As the state’s commercial defense activities more than tripled over the past decade, AmeriQual in Evansville became the nation’s largest provider of Meals Ready to Eat (MREs – formerly known as k-rations) for the U.S. military. Continuing a 20-year transformation, NSWC Crane (located on the 100 square miles of the Naval Support Activity facility near Crane, Indiana) today represents a major military laboratory providing technology and support services for all branches of the U.S. military and Homeland Security, as well as a major technology resource for the energy storage and electric vehicle industry.

The WestGate @ Crane Technology Park, certified by the Indiana Economic Development Corporation (IEDC) about five years ago, today is home to more than 10 major commercial defense contractors serving NSWC Crane and the 5,000 defense-related employees in the region. The park is located next to both NSWC Crane and I-69, the latter of which will provide highly strategic for future growth. Nearby are the Muscatatuck Urban Training Center and Camp Atterbury, Indiana’s premier training and mobilization center. All of these assets and others are being positioned for major economic growth by the Radius Indiana regional partnership, located in Bedford, Indiana, which is also home to the EastGate industrial park

About 20 miles to north of NSWC Crane and the WestGate is the main Bloomington campus of Indiana University, home to the IU School of Informatics and faculty members engaged in advanced defense work. Numerous defense companies serving NSWC Crane and other national defense contracts are also located in Bloomington.

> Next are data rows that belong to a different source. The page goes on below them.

--- config.mk ---
export PLATFORM = sky130hd
export DESIGN_NAME = flex_reg_slave
export DESIGN_NICKNAME = d
export VERILOG_FILES = /design/src/rtl/flex_bus_pkg.sv /design/src/rtl/flex_addr_decode.sv /design/src/rtl/flex_reg_slave.sv
export SDC_FILE = /design/constraint.sdc
export NUM_CORES = 1
export LEC_CHECK = 0
export BUFFER_PORTS_ARGS = -buffer_cell sky130_fd_sc_hd__buf_2
export CORE_MARGIN = 2
export CORE_UTILIZATION = 45
export CTS_BUF_LIST = sky130_fd_sc_hd__clkbuf_4
export DETAILED_ROUTE_END_ITERATION = 10
export GPL_ROUTABILITY_DRIVEN = 0
export PLACE_DENSITY_LB_ADDON = 0.2
export SLEW_MARGIN = 20
export SYNTH_ARGS = -nofsm -noshare
export SYNTH_HDL_FRONTEND = slang
export SYNTH_SLANG_ARGS = --single-unit
--- constraint.sdc ---
create_clock -name clock -period 2.2 [get_ports clock]
set_clock_uncertainty 0.15 [all_clocks]
set_input_delay 0.11 -clock clock [delete_from_list [all_inputs] [get_ports clock]]
set_output_delay 0.11 -clock clock [all_outputs]
set_load 0.01 [all_outputs]
--- src/rtl/flex_bus_pkg.sv ---
// Shared definitions for flex bus slaves: bus widths, register index width
// and the access FSM state encoding.
package flex_bus_pkg;

   localparam int BB_ADDR_BUS_WIDTH = 16;
   localparam int BB_DATA_BUS_WIDTH = 16;

   // Register index width; a slave holds at most 16 registers.
   localparam int IDX_W = 4;

   typedef enum logic [1:0] {
      IDLE,
      RD_WAIT,
      ACK
   } flex_state_t;

endpackage

--- src/rtl/flex_addr_decode.sv ---
// Window decoder for flex bus slaves: reports whether addr falls inside
// [base_addr, base_addr+reg_count-1] and the register index within it.
module flex_addr_decode
   import flex_bus_pkg::*;
#(
   parameter int                        addr_bus_width = BB_ADDR_BUS_WIDTH,
   parameter logic [addr_bus_width-1:0] base_addr      = 'h0100,
   parameter int                        reg_count      = 4
)(
   input  logic [addr_bus_width-1:0] addr,
   output logic                      hit,
   output logic [IDX_W-1:0]          index
);

   // Bounds are held one bit wider so a window ending at the top of the
   // address space cannot wrap around.
   localparam logic [addr_bus_width:0] WIN_LO = {1'b0, base_addr};
   localparam logic [addr_bus_width:0] WIN_HI =
      WIN_LO + (addr_bus_width+1)'(reg_count - 1);

   logic [addr_bus_width:0] addr_ext;

   // Compare the address against the window and derive the register offset.
   always_comb begin
      addr_ext = {1'b0, addr};
      hit      = (addr_ext >= WIN_LO) && (addr_ext <= WIN_HI);
      index    = IDX_W'(addr - base_addr);
   end

endmodule

--- src/rtl/flex_reg_slave.sv ---
// Register-bank slave for the flex bus: up to 16 registers in a contiguous
// window, read-only entries mirror hw_in, dtack/data_r_act handshake with a
// programmable read wait and an acknowledge timeout.
module flex_reg_slave
   import flex_bus_pkg::*;
#(
   parameter int                        addr_bus_width = BB_ADDR_BUS_WIDTH,
   parameter int                        data_bus_width = BB_DATA_BUS_WIDTH,
   parameter logic [addr_bus_width-1:0] base_addr      = 'h0100,
   parameter int                        reg_count      = 4,
   parameter logic [15:0]               ro_mask        = 16'h0000,
   parameter int                        read_wait      = 0,
   parameter int                        ack_timeout    = 255
)(
   input  logic                                clock,
   input  logic                                reset,
   input  logic [addr_bus_width-1:0]           addr,
   input  logic [data_bus_width-1:0]           data_w,
   output logic [data_bus_width-1:0]           data_r,
   input  logic                                addr_strobe,
   input  logic                                read_trg,
   input  logic                                write_trg,
   input  logic                                read_fin,
   input  logic                                write_fin,
   input  logic                                event_trg,
   output logic                                dtack,
   output logic                                data_r_act,
   input  logic [reg_count*data_bus_width-1:0] hw_in,
   output logic [reg_count*data_bus_width-1:0] reg_out,
   output logic [reg_count-1:0]                wr_strobe
);

   localparam logic [2:0] WAIT_LAST = 3'((read_wait > 0) ? read_wait - 1 : 0);
   localparam logic [7:0] TO_LAST   = 8'(ack_timeout - 1);

   flex_state_t                         state, next_state;
   logic [2:0]                          wait_cnt;
   logic [7:0]                          to_cnt;
   logic [IDX_W-1:0]                    idx_q, dec_idx, sel_idx;
   logic                                dec_hit;
   logic                                rd_q;
   logic                                accept_wr, accept_rd;
   logic [data_bus_width-1:0]           data_r_q, rd_src;
   logic [reg_count*data_bus_width-1:0] reg_q;
   logic [reg_count-1:0]                wr_strobe_q;
   logic                                unused_ok;

   // event_trg carries no meaning for a register slave.
   assign unused_ok = &{1'b0, event_trg};

   flex_addr_decode #(
      .addr_bus_width(addr_bus_width),
      .base_addr     (base_addr),
      .reg_count     (reg_count)
   ) u_decode (
      .addr (addr),
      .hit  (dec_hit),
      .index(dec_idx)
   );

   // Next-state logic: accept only from IDLE, write wins over read.
   always_comb begin
      next_state = state;
      accept_wr  = 1'b0;
      accept_rd  = 1'b0;
      case (state)
         IDLE: begin
            if (addr_strobe && dec_hit) begin
               if (write_trg) begin
                  accept_wr  = 1'b1;
                  next_state = ACK;
               end else if (read_trg) begin
                  accept_rd  = 1'b1;
                  next_state = (read_wait > 0) ? RD_WAIT : ACK;
               end
            end
         end
         RD_WAIT: begin
            if (wait_cnt == WAIT_LAST) next_state = ACK;
         end
         ACK: begin
            if (read_fin || write_fin || !addr_strobe || (to_cnt == TO_LAST))
               next_state = IDLE;
         end
         default: next_state = IDLE;
      endcase
   end

   // Read source: a zero-wait read uses the live decode, otherwise the
   // index captured at acceptance.
   always_comb begin
      sel_idx = (state == IDLE) ? dec_idx : idx_q;
      rd_src  = '0;
      for (int i = 0; i < reg_count; i++) begin
         if (sel_idx == IDX_W'(i))
            rd_src = ro_mask[i] ? hw_in[i*data_bus_width +: data_bus_width]
                                : reg_q[i*data_bus_width +: data_bus_width];
      end
   end

   // State register plus the read-wait and acknowledge-timeout counters.
   always_ff @(posedge clock or negedge reset) begin
      if (!reset) begin
         state    <= IDLE;
         wait_cnt <= '0;
         to_cnt   <= '0;
         idx_q    <= '0;
         rd_q     <= 1'b0;
      end else begin
         state    <= next_state;
         wait_cnt <= (state == RD_WAIT) ? wait_cnt + 3'd1 : 3'd0;
         to_cnt   <= (state == ACK && next_state == ACK) ? to_cnt + 8'd1 : 8'd0;
         if (accept_rd) idx_q <= dec_idx;
         if (accept_rd) rd_q <= 1'b1;
         else if (next_state == IDLE) rd_q <= 1'b0;
      end
   end

   // Register bank writes; read-only entries are acknowledged but untouched.
   always_ff @(posedge clock or negedge reset) begin
      if (!reset) begin
         reg_q       <= '0;
         wr_strobe_q <= '0;
      end else begin
         wr_strobe_q <= '0;
         for (int i = 0; i < reg_count; i++) begin
            if (accept_wr && dec_idx == IDX_W'(i) && !ro_mask[i]) begin
               reg_q[i*data_bus_width +: data_bus_width] <= data_w;
               wr_strobe_q[i] <= 1'b1;
            end
         end
      end
   end

   // Read data is captured on ACK entry, held through ACK, zero elsewhere.
   always_ff @(posedge clock or negedge reset) begin
      if (!reset) begin
         data_r_q <= '0;
      end else if (next_state != ACK) begin
         data_r_q <= '0;
      end else if (accept_rd || state == RD_WAIT) begin
         data_r_q <= rd_src;
      end
   end

   assign data_r     = data_r_q;
   assign dtack      = (state == ACK);
   assign data_r_act = rd_q;
   assign reg_out    = reg_q;
   assign wr_strobe  = wr_strobe_q;

endmodule
# After elaboration in Yosys (flattened, before gate mapping)
# Index checks and enable logic that the tools add are counted.
[classes]
addsub = 3
magnitude_cmp = 2
n_eq_ne = 11
muxes = 28
reduce_logical = 19
[op_table]
columns = ["cell", "count"]
rows = [
  ["$mux W16", 6],
  ["$eq A4 B2 Y1 const B", 4],
  ["$ge A16 B9 Y1 const B", 1],
  ["$le A16 B9 Y1 const B", 1],
  ["$mux W1", 13],
  ["$mux W2", 5],
  ["$add A8 B1 Y8 const B", 1],
  ["$eq A4 B1 Y1 const B", 2],
  ["$eq A8 B8 Y1 const B", 1],
  ["$logic_not A4 Y1", 2],
  ["$mux W8", 1],
  ["$logic_and A1 B1 Y1", 7],
  ["$pmux W2 S3", 1],
  ["$eq A2 B2 Y1 const B", 2],
  ["$logic_not A2 Y1", 2],
  ["$logic_or A1 B1 Y1", 4],
  ["$mux W4", 1],
  ["$reduce_bool A2 Y1", 2],
  ["$sub A4 B1 Y4 const B", 1],
  ["$add A3 B1 Y3 const B", 1],
  ["$logic_not A3 Y1", 1],
  ["$mux W3", 1],
  ["$eq A2 B1 Y1 const B", 1],
  ["$ne A2 B2 Y1 const B", 1],
  ["$logic_not A1 Y1", 1],
]
[word_totals]
register_bits = 102
input_bits = 104
output_inout_bits = 86
wordCells = 74

# Depth between registers and ports, before layout
[depth]
word_depth = 9
ltp_mapped = 8
mapped_depth_nobuf = 7

# Cells and area by module
# From an unflattened synthesis, not the netlist that was laid out.
[hier_totals]
hier_cells = 325
area_unflattened_um2 = 4574.4
[modules_own_cells]
columns = ["mod", "n_inst", "cells_per_inst", "area_each_um2", "seq_area_each_um2"]
rows = [
  ["flex_reg_slave", 1, 316, 4510.6, 2552.4],
  ["flex_addr_decode", 1, 9, 63.8, 0.0],
]

# Worst setup path after synthesis
# No wires, ideal clock.
[synth_timing]
path_type = "register to register"
start = "reg state[0]"
end = "reg reg_q[21], in the netlist reg_out[21]"
setup_time_ns = 0.127
arrival_ns = 1.922
t_required_ns = 1.923
setup_slack_ns = 0.000
path_stages_with_launch = 6
n_path_buf = 1
synth_period_minus_slack_ns = 2.200
path_cell_list = "dfrtp_1 nor2_2 nand4_2 nor4_4 buf_6 mux2_1"
[synth_via]
elab_chain_len = 3
[synth_rtl]
columns = ["item", "line", "text"]
rows = [
  ["start: declaration", "flex_reg_slave.sv:36", "flex_state_t state, next_state;"],
  ["start signal: assignment", "flex_reg_slave.sv:110", "state <= next_state;"],
  ["$logic_not A2 Y1", "flex_reg_slave.sv:66", "case (state)"],
  ["$mux W1", "flex_reg_slave.sv:66", ""],
  ["$logic_and A1 B1 Y1", "flex_reg_slave.sv:127", "if (accept_wr && dec_idx == IDX_W'(i) && !ro_mask[i]) begin"],
  ["end signal: indexed assignment", "flex_reg_slave.sv:128", "reg_q[i*data_bus_width +: data_bus_width] <= data_w;"],
  ["end: declaration", "flex_reg_slave.sv:44", "logic [reg_count*data_bus_width-1:0] reg_q;"],
]
# No other way between the ends.
# A chain may end at the register's enable or synchronous reset.

# Final worst setup path
[layout_timing]
start = "reg state[0]"
end = "reg data_r_q[2], in the netlist data_r[2]"
[layout_via]
elab_chain_len = 9
word_cells_on_any_way = 24
classes_between = "6 x eq/ne; 14 x mux; 4 x reduce/logical"
[layout_rtl]
columns = ["item", "line", "text"]
rows = [
  ["$logic_not A2 Y1", "flex_reg_slave.sv:66, flex_reg_slave.sv:92", ""],
  ["$mux W4", "flex_reg_slave.sv:92", "sel_idx = (state == IDLE) ? dec_idx : idx_q;"],
  ["$logic_not A4 Y1", "flex_reg_slave.sv:95", "if (sel_idx == IDX_W'(i))"],
  ["$mux W16 (4 in a row)", "flex_reg_slave.sv:95", ""],
  ["$mux W16", "flex_reg_slave.sv:141", "end else if (accept_rd || state == RD_WAIT) begin"],
  ["$mux W16", "flex_reg_slave.sv:139", "end else if (next_state != ACK) begin"],
  ["end signal: assignment", "flex_reg_slave.sv:142", "data_r_q <= rd_src;"],
  ["end: declaration", "flex_reg_slave.sv:43", "logic [data_bus_width-1:0] data_r_q, rd_src;"],
]
# Parallel ways exist; a longest one is shown, timed or not. The select of a mux whose other input is x is not followed.

==> metrics.txt <==
status=complete, no violations; most common cell after layout, fill and taps aside=buf_2; number of enable-type register cells in the synthesized netlist=0; Fmax achieved=0.469 GHz; GRT Util Overall=22.8%; data arrival time of the worst path=approximately 2300 ps; Most used DFF post-synth=dfrtp_1; root cell of the clock tree=clkbuf_4; antenna violations before repair=0; post-detailed-placement half-perimeter wirelength=8.17 mm; number of port buffers=124; nets=651; setup_tns=0 ps; Max clock buf depth=2; io pins=between 150 and 200; vias in the first global route=3,859; slew at the pin closest to its max-slew limit=721 ps; Critical Path Source Type=flop; wire per inst=18.0 um; YS warnings=0; CTS clk-pin slew, worst paths=150 ps; layout overhead on the synthesized area=35.9%; wire length of the first global-routing pass=19.8 mm; leakage component of the power=3.25 nW; Total Routed Length=12.3 mm; sequential element share of the synthesized area=56.5%; maximum net fanout on the critical path=8; count of final max-slew check failures=0; synthesized netlist net count=between 400 and 500; number of design rule violations left after detail routing=0; worst vdd rail ir drop=0.000402 V; antenna diode count=0; insertion delay to the later sink of the worst-skew pair=420 ps; post-route ant nets=0; Final Power=3.00 mW; drt first-iter violations=136; largest net degree at the start of global routing=58; CTS tree=yes; number of endpoints failing setup at the final stage=0; class of the most critical setup path=flop to flop; die width=104 um; Avg Cell Area, Syn=12.9 sq um; Post-Synthesis Cell Area=4510 sq um; clock sink total=around 100; unique cell type count in the Yosys netlist=45; Hold Violations, Final=0; Inserted Clock Buffers=9; fraction of registers with async set or reset after synthesis=100%; detail-routed via count per cell=between 5 and 6; Req. time, crit path=2400 ps; area of combinational cells with multiple inputs=approximately 2000 sq um; commonest cells after routing, fill and taps aside=123 x buf_2, 101 x dfrtp_1, 38 x nand2_1, 35 x mux2_2, 35 x dlygate4sd3_1; number of fillers in the final layout=808; placeable core area=9770 sq um; cell area power density=489 nW/um^2; floorplan die height=104 um; number of storage elements in the synthesis netlist=102; Final Cycle Share=a little over nine tenths; Reg area=2550 sq um; standard-cell rows=36; total global routing overflow=0; max_cap viols=0; number of vias in the routed layout=~3,700; floorplan die area=10,800 sq um; worst rel slew slack=between 50 and 60%; Starting Density=46.2%; number of H-tree levels=3; number of search-and-repair iterations in the first detailed-routing pass=4; Hold WC Path Type=input port to flop; final critical-path required period=2130 ps; number of instances in the synthesized netlist=349; kind of capture point of the worst setup path=flop; layout cells sized above 1=42.2%
## cells in the mapped netlist (2+ instances only)
master	number	area (sq um)
dfrtp_1	102	2550
nand2_1	38	143
mux2_2	36	405
mux2_1	31	349
nand3_1	21	105
nor2_1	19	71.3
a32o_1	16	160
o22a_1	16	140
clkbuf_1	5	18.8
inv_1	5	18.8
buf_2	4	20.0
ha_1	4	50.1
xor2_1	4	35.0
and3_1	3	18.8
nand2b_1	3	18.8
nor2b_1	3	18.8
xnor2_1	3	26.3
and2_1	2	12.5
buf_6	2	22.5
mux2i_1	2	20.0
nand2_2	2	12.5
nor3_1	2	10.0
nor4_1	2	12.5
nor4_4	2	42.5
or4_1	2	15.0
## timing repair
item,4_1_cts,5_1_grt
setup buffers,0,3
hold buffers,36,0
setup endpoints to repair,63,69
gates cloned,1,0
resized for setup,3,12
endpoints found under the hold margin,134,0
pin swaps,1,6
## path summary, 6_finish.rpt
kind                                       start                 endpoint  slack, ps  depth (start not counted)
hold reg to reg            data_r[5]$_DFFE_PN0P_    data_r[5]$_DFFE_PN0P_        370                          1
setup / recovery              state[0]$_DFF_PN0_    data_r[2]$_DFFE_PN0P_         70                          5
max in group asynchronous                  reset  reg_out[49]$_DFFE_PN0P_       1130                          3
hold / removal                          addr[15]       state[1]$_DFF_PN0_        100                          5
min in group asynchronous                  reset  reg_out[26]$_DFFE_PN0P_        130                          2
setup reg to reg              state[0]$_DFF_PN0_    data_r[2]$_DFFE_PN0P_         70                          5
## area by class of cell
cell class	count	area share [%]
clock buffer	11	1.35
sequential	102	41.6
timing repair buffer	194	21.3
tap	133	2.71
multi-input combinational	231	32.1
inverter	5	0.306
clock inverter	5	0.673
## where the power goes
part	internal (mW)	switching, mW	leakage [nW]
sequential	1.88	0.0000757	1.42
combinational	0.103	0.121	1.76
clock	0.270	0.627	0.0641
total	2.25	0.749	3.25
## per-stage QoR
stage | setup slack, ps | hold slack [ps] | util [%] | cells | cell area [sq um]
4_1_cts | 6.00 | 51.1 | 62.0 | 679 | 6060
3_3_place_gp | -77.8 | 54.9 | 56.7 | 626 | 5540
6_report | 67.5 | 95.6 | 62.8 | 681 | 6130
3_5_place_dp | -127 | 65.2 | 56.7 | 626 | 5540
2_1_floorplan | 0.493 | -336 | - | 349 | 4510
5_1_grt | -16.3 | 75.0 | 62.8 | 681 | 6130
## flip-flops by register name, summed over array words and instances, names as in the netlist
name	flops
reg_out	64
state	2
data_r_act	1
wait_cnt	3
to_cnt	8
idx_q	4
wr_strobe	4
data_r	16
## metal layers
layer,wire (um),track usage (%),vias to the layer above
li1,-,-,1674
met1,5130,28.6,1886
met3,562,3.38,12
met5,0,0,-
met4,136,5.50,0
met2,6460,41.5,110
## cells by family (layout without fill, tap and decap cells)
logic type | count (synthesis) | count (layout) | share of synthesized area (%)
compound gates | 40 | 41 | 8.65
xor+xnor | 7 | 7 | 1.36
fa+ha+maj | 4 | 4 | 1.11
buf+inv | 17 | 215 | 2.11
flops | 102 | 102 | 56.5
mux | 69 | 69 | 17.2
simple gates | 110 | 110 | 13.1
## worst max-delay path: stages (launching register included)
cell and delay, ps:
dfrtp_1 470, and2b_1 260, o211ai_2 100, a21boi_1 220, o41ai_4 590, a32o_1 270
No activity file was read; power rests on OpenSTA's default activity.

Continuing up I-69 and S.R. 37 to Indianapolis, several major commercial defense companies employ thousands of Hoosiers in high-impact, high-wage jobs. These include Raytheon, Rolls Royce, Allison Transmission and other companies directly working in defense cluster companies. North of Indianapolis on I-69 lies the cities of Fishers and Anderson, both home to defense-related technology companies presently doing work for the Pentagon communication systems and in advanced battery and energy storage technology.

Continuing above Anderson is tiny Taylor University in Upland, where students and faculty work on NASA contracts.

New I-69 off ramp takes place just outside WestGate @ Crane Technology Park
The 10 counties served by the Northeast Indiana Regional Partnership represent another major hotbed of commercial defense activities. About 4,000 defense-related employees work at another division of Raytheon in Fort Wayne, as well as ITT, General Dynamics, Northrop Grumman and other defense companies. A major flying wing of the Indiana Air National Guard is located in Fort Wayne, and the city is also home to the Indiana University-Purdue University campus at Fort Wayne (IPFW). IPFW houses two centers of excellence critically related to the defense and energy industries: wireless and systems engineering. Iotron's new $15-million electron-beam facility is just a few miles away in Columbia City, next to other commercial defense operations.

Numerous other major assets exist in Indiana, including defense- and energy related companies and research activities at Purdue in West Lafayette, the Rose-Hulman Institute of Technology in Terre Haute (which has conducted graduate engineering programs at NSWC Crane for several years) and the University of Notre Dame in South Bend (which is also home to AM General, where the Humvee and HUMMER military transport vehicles are manufactured).

Given that IEDC is now aggressively marketing Indiana’s defense assets and the Indiana General Assembly has a formal Crane Caucus led by Rep. Mark Messmer to help support growth, Indiana could again double or even triple its current defense and energy industry activities over the coming decade.  The I-69 defense and energy corridor is becoming real, as will thousands of new jobs as new companies join in Indiana’s new commercial defense opportunities.